■ Aim of the task ■
I need the lines below from the one with "3_3_place_gp | 0.320" down to the one with "cell area |" reproduced exactly, both ends included, and nothing else.

====== Material to process ======

File: src/rtl/key_pkg.sv
// Shared types and constants for the key-bounce stimulus blocks.
package key_pkg;

    typedef enum logic [1:0] {
        UP        = 2'd0,
        BOUNCE_DN = 2'd1,
        HELD      = 2'd2,
        BOUNCE_UP = 2'd3
    } key_state_e;

    localparam logic [15:0] LFSR_POLY         = 16'hB400;
    localparam logic [15:0] LFSR_SEED_DEFAULT = 16'hACE1;

    // One step of the right-shifting Galois LFSR.
    function automatic logic [15:0] lfsr_next(input logic [15:0] s);
        return s[0] ? ((s >> 1) ^ LFSR_POLY) : (s >> 1);
    endfunction

endpackage

File: src/rtl/key_bounce_gen_if.sv
// Command handshake and emulated key line between sequencer and bounce generator.
interface key_bounce_gen_if;

    logic cmd_valid;
    logic cmd_press;
    logic cmd_ready;
    logic key_n;
    logic busy;
    logic settled_pulse;

    modport master (
        output cmd_valid, cmd_press,
        input  cmd_ready, key_n, busy, settled_pulse
    );

    modport slave (
        input  cmd_valid, cmd_press,
        output cmd_ready, key_n, busy, settled_pulse
    );

endinterface

File: src/rtl/lfsr16.sv
// Free-running 16-bit Galois LFSR, reloaded with SEED on reset.
module lfsr16
    import key_pkg::*;
#(
    parameter logic [15:0] SEED = LFSR_SEED_DEFAULT
) (
    input  logic        clk,
    input  logic        rst,
    output logic [15:0] state
);

    logic [15:0] state_q;
    logic [15:0] state_d;

    // Next value of the shift register.
    always_comb begin
        state_d = lfsr_next(state_q);
    end

    // State register; advances every cycle outside reset.
    always_ff @(posedge clk or posedge rst) begin
        if (rst) begin
            state_q <= SEED;
        end else begin
            state_q <= state_d;
        end
    end

    assign state = state_q;

endmodule

File: src/rtl/key_bounce_gen.sv
// Emulated mechanical key: pseudo-random contact chatter on each press/release.
module key_bounce_gen
    import key_pkg::*;
#(
    parameter int unsigned BOUNCE_CYC = 200000,
    parameter int unsigned WIDTH      = 18,
    parameter int unsigned GAP_W      = 8,
    parameter logic [15:0] SEED       = LFSR_SEED_DEFAULT
) (
    input  logic            clk,
    input  logic            rst,
    key_bounce_gen_if.slave bus
);

    localparam logic [WIDTH-1:0] CNT_LAST = WIDTH'(BOUNCE_CYC - 1);

    key_state_e       state_q, state_d;
    logic [WIDTH-1:0] cnt_q, cnt_d;
    logic [GAP_W-1:0] gap_q, gap_d;
    logic             key_q, key_d;
    logic             settled_q, settled_d;
    logic [15:0]      lfsr;

    lfsr16 #(.SEED(SEED)) u_lfsr (
        .clk   (clk),
        .rst   (rst),
        .state (lfsr)
    );

    // Only the low GAP_W bits feed the gap reload.
    if (GAP_W < 16) begin : g_unused_lfsr
        logic unused_lfsr_hi;
        assign unused_lfsr_hi = ^lfsr[15:GAP_W];
    end

    // Next-state, counters and key level.
    always_comb begin
        state_d   = state_q;
        cnt_d     = cnt_q;
        gap_d     = gap_q;
        key_d     = key_q;
        settled_d = 1'b0;
        case (state_q)
            UP: begin
                if (bus.cmd_valid && bus.cmd_press) begin
                    state_d = BOUNCE_DN;
                    key_d   = ~key_q;
                    cnt_d   = '0;
                    gap_d   = lfsr[GAP_W-1:0];
                end
            end
            HELD: begin
                if (bus.cmd_valid && !bus.cmd_press) begin
                    state_d = BOUNCE_UP;
                    key_d   = ~key_q;
                    cnt_d   = '0;
                    gap_d   = lfsr[GAP_W-1:0];
                end
            end
            BOUNCE_DN, BOUNCE_UP: begin
                cnt_d = cnt_q + WIDTH'(1);
                if (cnt_d == CNT_LAST) begin
                    // Forcing wins over any coincident gap expiry.
                    key_d     = (state_q == BOUNCE_UP);
                    state_d   = (state_q == BOUNCE_UP) ? UP : HELD;
                    settled_d = 1'b1;
                end else if (gap_q == '0) begin
                    key_d = ~key_q;
                    gap_d = lfsr[GAP_W-1:0];
                end else begin
                    gap_d = gap_q - GAP_W'(1);
                end
            end
            default: begin
                state_d = UP;
            end
        endcase
    end

    // State and datapath registers.
    always_ff @(posedge clk or posedge rst) begin
        if (rst) begin
            state_q   <= UP;
            cnt_q     <= '0;
            gap_q     <= '0;
            key_q     <= 1'b1;
            settled_q <= 1'b0;
        end else begin
            state_q   <= state_d;
            cnt_q     <= cnt_d;
            gap_q     <= gap_d;
            key_q     <= key_d;
            settled_q <= settled_d;
        end
    end

    assign bus.cmd_ready     = (state_q == UP) || (state_q == HELD);
    assign bus.busy          = (state_q == BOUNCE_DN) || (state_q == BOUNCE_UP);
    assign bus.key_n         = key_q;
    assign bus.settled_pulse = settled_q;

endmodule

File: src/flat_wrapper.sv
// flat-port wrapper written by rule: the top's interface ports become plain ports
module key_bounce_gen_flat import key_pkg::*;
#(
    parameter int unsigned BOUNCE_CYC = 200000,
    parameter int unsigned WIDTH      = 18,
    parameter int unsigned GAP_W      = 8,
    parameter logic [15:0] SEED       = LFSR_SEED_DEFAULT
)
  (clk, rst, bus_cmd_valid, bus_cmd_press, bus_cmd_ready, bus_key_n, bus_busy, bus_settled_pulse);
  key_bounce_gen_if bus_i ();
  input  logic clk;
  input  logic rst;
  input wire logic [$bits(bus_i.cmd_valid)-1:0] bus_cmd_valid;
  input wire logic [$bits(bus_i.cmd_press)-1:0] bus_cmd_press;
  output wire logic [$bits(bus_i.cmd_ready)-1:0] bus_cmd_ready;
  output wire logic [$bits(bus_i.key_n)-1:0] bus_key_n;
  output wire logic [$bits(bus_i.busy)-1:0] bus_busy;
  output wire logic [$bits(bus_i.settled_pulse)-1:0] bus_settled_pulse;
  assign bus_i.cmd_valid = bus_cmd_valid;
  assign bus_i.cmd_press = bus_cmd_press;
  assign bus_cmd_ready = bus_i.cmd_ready;
  assign bus_key_n = bus_i.key_n;
  assign bus_busy = bus_i.busy;
  assign bus_settled_pulse = bus_i.settled_pulse;
  key_bounce_gen #(.BOUNCE_CYC(BOUNCE_CYC), .WIDTH(WIDTH), .GAP_W(GAP_W), .SEED(SEED)) u_core (.clk(clk), .rst(rst), .bus(bus_i));
endmodule
File: config.mk
export PLATFORM = sky130hd
export DESIGN_NAME = key_bounce_gen_flat
export DESIGN_NICKNAME = d
export VERILOG_FILES = /design/src/rtl/key_pkg.sv /design/src/rtl/key_bounce_gen_if.sv /design/src/rtl/lfsr16.sv /design/src/rtl/key_bounce_gen.sv /design/src/flat_wrapper.sv
export SDC_FILE = /design/constraint.sdc
export NUM_CORES = 1
export LEC_CHECK = 0
export ABC_AREA = 1
export ABC_CLOCK_PERIOD_IN_PS = 3100
export CORE_UTILIZATION = 30
export CTS_BUF_LIST = sky130_fd_sc_hd__clkbuf_2
export CTS_CLUSTER_DIAMETER = 120
export DETAILED_ROUTE_END_ITERATION = 7
export HOLD_SLACK_MARGIN = 0.1
export SYNTH_ARGS = -nofsm -noshare
export SYNTH_HDL_FRONTEND = slang
export SYNTH_HIERARCHICAL = 1
export SYNTH_SLANG_ARGS = --single-unit
File: constraint.sdc
create_clock -name clk -period 3.1 [get_ports clk]
set_input_delay 0.775 -clock clk [delete_from_list [all_inputs] [get_ports clk]]
set_output_delay 0.775 -clock clk [all_outputs]
set_load 0.1 [all_outputs]
**Word-level counts from Yosys, hierarchy flattened**

Index checks and enable logic that the tools add are counted.

- Bits in writable memories: 0
- Latch bits: 0
- Output and inout bits: 4
- ROM bits: 0
- Memories kept: 0
- Bits in registers: 46
- Logic and storage cells: 52
- Input bits: 4

- Mux-type cells: 21
- Reductions and logical operators: 12
- Divide/modulo/power cells: 0
- Add/subtract/negate cells: 2
- Shift operators: 0
- $mul: 0
- Magnitude comparators: 0
- Equal/unequal tests: 9
- Bitwise operators: 2

Operators with widths:

| kind | count |
|---|---|
| $pmux 18 s3 | 1 |
| $mux 18 | 2 |
| $mux 8 | 4 |
| $pmux 8 s3 | 1 |
| $add 18x1->18 const B | 1 |
| $eq 18x18->1 const B | 1 |
| $mux 16 | 1 |
| $reduce_and 3->1 | 3 |
| $logic_not 8->1 | 1 |
| $mux 2 | 4 |
| $sub 8x1->8 const B | 1 |
| $mux 1 | 6 |
| $ne 2x1->1 const B | 3 |
| $pmux 2 s3 | 1 |
| $eq 2x2->1 const B | 2 |
| $not 3->4 | 1 |
| $ne 3x1->1 const B | 1 |
| $pmux 1 s3 | 1 |
| $eq 2x1->1 const B | 1 |
| $logic_and 1x1->1 | 2 |
| $logic_not 2->1 | 1 |
| $logic_or 1x1->1 | 2 |
| $ne 2x2->1 const B | 1 |
| $reduce_and 2->1 | 1 |
| other kinds (3) | 3 |

**Depth between registers and ports, before layout**

Gate-level depths: netlist of the first run.

- Depth in word-level cells: 4
- Mapped depth: 15
- Mapped depth without buffers: 15

**Hierarchy**

The synthesis of the first run kept the hierarchy.

Modules (own cells, without submodules):

| module | times used | area an instance (sq um) | seq. area each (sq um) | cells each |
|---|---|---|---|---|
| key_bounce_gen | 1 | 2307.2 | 752.0 | 325 |
| lfsr16 | 1 | 560.5 | 410.4 | 43 |

**Least setup slack after synthesis of the first run**

Ideal clock, no wire load.

- Kind: input -> register
- Start point: in bus_cmd_valid
- End point: reg u_core.cnt_q[10]
- Arrival: 1.812 ns
- Path slack: 1.147 ns
- Data required time: 2.959 ns
- Buffers on the path: 2
- Library setup time: 0.141 ns
- Stages: 7
- Cell sequence: inv_1 > o21ai_0 > nand2_1 > inv_1 > clkbuf_1 > buf_1 > o22ai_1

- Longest elaborated chain between the ends: 3
- Elaborated cells between the ends (all ways): 5
- Classes of those cells: 2 x eq/ne; 3 x reduce/logical

Ends and longest elaborated chain:

| element | line | RTL |
|---|---|---|
| start: declaration | flat_wrapper.sv:13 | `input wire logic [$bits(bus_i.cmd_valid)-1:0] bus_cmd_valid;` |
| $logic_and 1x1->1 (on tied branches) | key_bounce_gen.sv:45, key_bounce_gen.sv:53 |  |
| $ne 2x1->1 (no source line) | - |  |
| $reduce_and 2->1 (no source line) (*) | - |  |
| end signal: assignment | key_bounce_gen.sv:90 | `cnt_q <= cnt_d;` |
| end: declaration | key_bounce_gen.sv:18 | `logic [WIDTH-1:0] cnt_q, cnt_d;` |

Mark *: on every way between the ends. The rest lies on a longest branch, timed or not.
A chain may end at the register's enable or synchronous reset.

**Final worst setup path of the first run**

- Start point: reg u_core.state_q[0]
- End point: out bus_cmd_ready

- Longest elaborated chain between the ends: 2
- Elaborated cells between the ends (all ways): 3
- Classes of those cells: 1 x eq/ne; 2 x reduce/logical

Ends and longest elaborated chain:

| element | line | RTL |
|---|---|---|
| start: declaration | key_bounce_gen.sv:17 | `key_state_e state_q, state_d;` |
| start signal: assignment | key_bounce_gen.sv:89 | `state_q <= state_d;` |
| $eq 2x2->1 / $logic_not 2->1 (equally long branches) | key_bounce_gen.sv:97 | `assign bus.cmd_ready = (state_q == UP) \|\| (state_q == HELD);` |
| $logic_or 1x1->1 (*) | key_bounce_gen.sv:97 |  |
| end: declaration | flat_wrapper.sv:15 | `output wire logic [$bits(bus_i.cmd_ready)-1:0] bus_cmd_ready;` |

Marks and branches as above.

==> run metrics, run 1 <==
num rows 35; Worst Path Required 2.32 ns; GRT overflow 0; max cap viols 0; Max stage delay cell, worst path dfrtp_1; status completed; first-pass GRT wire length 10.1 mm; CTS H-tree lvls 2; Final Critical Period 2.52 ns; Fillers 951; Die ar. 9830 sq um; Post-CTS Setup Bufs 0; final setup TNS 0 ns; Die H 99.1 microns; Worst-Margin Slew 0.559 ns; Hold WS 0.382 ns; I/O pins 8; vias in the first global route 2117; crit-path max FO 4; CTS tree yes; hpwl dp 4.15 mm; Starting Density 0.308; Hold Crit Class reg2reg; Synth Instances 363; Clock Skews 0.0206 ns; FMAX 397 MHz; Int Pwr 749 uW; Worst-path clk slew 0.26 ns; # DRC 0; Area growth syn-to-layout 6.68%; Clock power frac 0.368; combinational power share 0.017; WP data arrival 1.75 ns; R2R Setup Slk 0.84 ns; Max transition margin 0.627; Net Count, Synth 375; Routed WL 5.67 mm; Worst Setup End Kind primary output; CTS resizes 0; synthesized area 2830 sq um; IO buf count 7; leak pwr 0.00155 uW; maximum VDD drop 0.207 mV; routed length per placed instance 11.9 microns; TritonRoute pass-1 iters 5; Total Nets Final 377; Multi-input gate area 1400 sq um; Post-CTS Hold Buffers 0; 1st-iter DRT viols 114; number of buffers on the longest clock path 2; final hold violation count 0; Syn Area/Cell 7.80 sq um; largest net degree at the start of global routing 31; max incr delay on CP 0.47 ns; number of CTS-inserted buffers 5; Slew Limit Fails 0; share of layout cells above drive strength 1 0.167; RSZ-0062 raised after global routing false; CP Cell Sequence inv_1 -> ha_1 -> or2_2 -> buf_4; Cell Pwr Density 325 nW/um^2; yosys warns 6; Final setup viols 0; GRT Resource Usage Total 0.129; CTS Sinks 46; DIE WIDTH 99.1 microns; kind of critical path reg2out; Final Cycle Share 0.813; root buffer cell clkbuf_2; Switching Fraction 0.236; via count 2226; worst skew pair latency 0.43 ns; Seq pwr share 0.615; register area 1160 sq um; GPL Wtd Cong 0.834; initial antenna violation count 0; # diodes 0; post-route ant nets 0; CP Launch Type flop; via/cell ratio 4.67; core area 9200 sq um; Switch Pwr 232 uW
## flip-flops by register name (all words and copies together) (netlist names)
| signal | flops |
|---|---|
| u_core/cnt_q | 18 |
| u_core/u_lfsr/state | 16 |
| u_core/bus.key_n | 1 |
| u_core/state_q | 2 |
| u_core/bus.settled_pulse | 1 |
| u_core/gap_q | 8 |
## layout by cell type (no fill, tap or decap), types with 5 or more instances in the layout
cell	count
nor2_1	27
dfstp_2	9
dfrtp_1	37
o21ai_0	12
nand4_1	5
nand3_1	26
buf_4	6
o21ai_2	6
o22ai_1	11
nand2_1	118
ha_1	8
clkbuf_2	5
inv_1	42
nand2_2	10
## path summary, 6_finish.rpt
check	end	startpoint	cells past startpoint
max in group asynchronous	u_core/u_lfsr/state[7]	rst	2
worst min-delay path	u_core/u_lfsr/state[6]	u_core/u_lfsr/state[7]	0
min in group asynchronous	u_core/u_lfsr/state[4]	rst	2
worst max register to register	u_core/gap_q[4]	u_core/cnt_q[1]	13
worst max-delay path	bus_cmd_ready	u_core/state_q[0]	4
worst min register to register	u_core/u_lfsr/state[6]	u_core/u_lfsr/state[7]	0
## power by group through the flow
stage	clock network [uW]	logic, uW	registers [uW]
3_3_place_gp	0	18.3	612
3_5_place_dp	0	18.4	612
2_1_floorplan	0	9.32	612
6_report	361	17.0	602
4_1_cts	386	18.2	603
5_1_grt	414	20.8	603
## worst max-delay path, delay by kind of cell, from the launching register on
kind | cells | cell delay, ns
flops | 1 | 0.47
buf+inv | 2 | 0.33
simple gates | 1 | 0.30
fa+ha+maj | 1 | 0.23
## routing by layer
metal | vias to the layer above | share of wire | track usage
met5 | - | 0 | 0
met4 | 0 | 0.0090 | 0.0362
met3 | 5 | 0.050 | 0.0274
met2 | 46 | 0.47 | 0.202
met1 | 1036 | 0.47 | 0.181
li1 | 1139 | - | -
## through the flow
stage | utilization | worst slack (ns) | total power, uW | cells | area, sq um
6_report | 0.328 | 0.579 | 980 | 477 | 3020
3_3_place_gp | 0.320 | 0.710 | 630 | 469 | 2950
4_1_cts | 0.328 | 0.528 | 1010 | 477 | 3020
3_5_place_dp | 0.320 | 0.665 | 630 | 469 | 2950
2_1_floorplan | - | 1.15 | 621 | 363 | 2830
5_1_grt | 0.328 | 0.448 | 1040 | 477 | 3020
## area by class of cell
| class | instances | share of cell area |
|---|---|---|
| tap | 111 | 0.0460 |
| clock inverter | 3 | 0.0162 |
| multi-input combinational | 258 | 0.464 |
| inverter | 45 | 0.0559 |
| clock buffer | 5 | 0.00829 |
| timing repair buffer | 9 | 0.0249 |
| sequential | 46 | 0.385 |
Power figures use the tool's default switching activity.
==> run 2, diff against run 1 <==
- ABC_CLOCK_PERIOD_IN_PS: 3100 -> 2500
- clock period: 3.1 -> 2.5 ns (I/O delays scaled with it)
==> run 2 against run 1 <==
Effect of this change:
- the run now ends with DRC left
- final area up 0.12%
- routed wire length up 1.1%
- combinational power up 24%
- global-route usage up 0.39 points
- count of clock-buffer cells in the layout unchanged
- highest routed layer unchanged
==> run metrics, run 2 (same netlist as run 1, synthesis figures left out) <==
Worst Path Required 1.88 ns (-0.44 ns); Worst-path clk slew 0.26 ns (about the same); final hold violation count 0 (unchanged); vias in the first global route 2105 (-0.57%); Worst-Margin Slew 0.553 ns (-0.00620 ns); Hold WS 0.378 ns (-0.00442 ns); number of buffers on the longest clock path 2 (unchanged); GRT Resource Usage Total 0.133 (+0.00394); Post-CTS Setup Bufs 0 (unchanged); Total Nets Final 379 (+0.53%); number of CTS-inserted buffers 5 (unchanged); Clock Skews 0.0179 ns (-0.00265 ns); CP Launch Type flop; CTS tree yes; core area 9200 sq um (unchanged); crit-path max FO 4 (unchanged); max incr delay on CP 0.46 ns (about the same); num rows 35 (unchanged); status finished with violations; routed length per placed instance 12.0 microns (+0.71%); WP data arrival 1.73 ns (-0.02 ns); Die H 99.1 microns (unchanged); Top Family by Delay on Critical Path flip-flops; most common cell after layout, fill and taps aside nand2_1; TritonRoute pass-1 iters 6 (+1); Max stage delay cell, worst path dfrtp_1; CTS H-tree lvls 2 (unchanged); DIE WIDTH 99.1 microns (unchanged); max cap viols 0 (unchanged); Final setup viols 0 (unchanged); Multi-input gate area 1400 sq um (unchanged); maximum VDD drop 0.262 mV (+27%); first-pass GRT wire length 10.3 mm (+1.9%); GRT overflow 0 (unchanged); CTS resizes 0 (unchanged); initial antenna violation count 0 (unchanged); max reg flops 18 (unchanged); RSZ-0062 raised after global routing false; register area 1160 sq um (unchanged); hpwl dp 4.31 mm (+3.8%); failing checks DRC; CP Cell Sequence inv_1 -> ha_1 -> or2_2 -> buf_4; GPL Wtd Cong 0.823 (-1.3%); post-route worst setup slack 0.144 ns (-0.435 ns); Max transition margin 0.631 (+0.00414); Final Cycle Share 0.942; Final Util 0.329 (+0.000408); Final Critical Period 2.36 ns; Cell Pwr Density 368 nW/um^2 (+13%); final setup TNS 0 ns (unchanged); root buffer cell clkbuf_2; kind of critical path reg2out; Die ar. 9830 sq um (unchanged); share of layout cells above drive strength 1 0.171 (+0.00453); post-route ant nets 0 (unchanged); CTS Sinks 46 (unchanged); Hold Crit Class reg2reg; Worst Setup End Kind primary output; IO buf count 7 (unchanged); I/O pins 8 (unchanged); # diodes 0 (unchanged); commonest cells after routing, fill and taps aside 118 x nand2_1, 42 x inv_1, 37 x dfrtp_1; leak pwr 0.00155 uW (+0.30%); Slew Limit Fails 0 (unchanged); total power 1110 uW (+13%); Starting Density 0.308 (unchanged); # DRC 2 (+2); Routed WL 5.74 mm (+1.1%); Post-CTS Hold Buffers 0 (unchanged); Largest Register u_core/cnt_q; 1st-iter DRT viols 76 (-33%); FMAX 424 MHz; Fillers 966 (+1.6%); via/cell ratio 4.55 (-2.4%); Area growth syn-to-layout 6.81%; via count 2181 (-2.0%); worst skew pair latency 0.43 ns (about the same); largest net degree at the start of global routing 31 (unchanged); crit path buf inv count 2 (unchanged); setup slack at placement 0.296 ns (-0.368 ns)
-- run 2: final cells by class --
cell class,instances,share of cell area
well taps,111,0.0459
clock buffers,5,0.00828
repair buffers,11,0.0339
inverters,45,0.0559
flip-flops and latches,46,0.385
clock inverters,3,0.00828
multi-input cells,258,0.463
-- run 2: worst paths after layout --
| kind | start | to | slack (ns) | cells after the start |
|---|---|---|---|---|
| setup / recovery | u_core/state_q[0] | bus_cmd_ready | 0.14 | 4 |
| hold / removal | u_core/u_lfsr/state[12] | u_core/u_lfsr/state[11] | 0.38 | 0 |
| setup reg to reg | u_core/cnt_q[1] | u_core/gap_q[6] | 0.30 | 13 |
| hold reg to reg | u_core/u_lfsr/state[12] | u_core/u_lfsr/state[11] | 0.38 | 0 |
| max in group asynchronous | rst | u_core/u_lfsr/state[6] | 1.59 | 2 |
| min in group asynchronous | rst | u_core/u_lfsr/state[2] | 0.52 | 2 |
-- run 2: power by group --
part | internal (uW) | switching (uW)
Clock | 74.8 | 269
Combinational | 5.64 | 15.5
Sequential | 747 | 0
Total | 827 | 284
-- run 2: routing by layer --
metal  GRT usage  wire length [microns]  vias to the layer above
met2       0.205                   2620                       43
met5           0                      0                        -
met1       0.187                   2780                      985
li1            -                      -                     1143
met3      0.0260                    238                       10
met4      0.0464                     98                        0
-- run 2: per-stage QoR --
stage	cell area (sq um)	std cells
after floorplan	2830	363
after global placement	2970	471
after detailed placement	2970	471
after CTS	3020	479
after global routing	3020	479
final	3020	479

======

■ Result ■
3_3_place_gp | 0.320 | 0.710 | 630 | 469 | 2950
4_1_cts | 0.328 | 0.528 | 1010 | 477 | 3020
3_5_place_dp | 0.320 | 0.665 | 630 | 469 | 2950
2_1_floorplan | - | 1.15 | 621 | 363 | 2830
5_1_grt | 0.328 | 0.448 | 1040 | 477 | 3020
## area by class of cell
| class | instances | share of cell area |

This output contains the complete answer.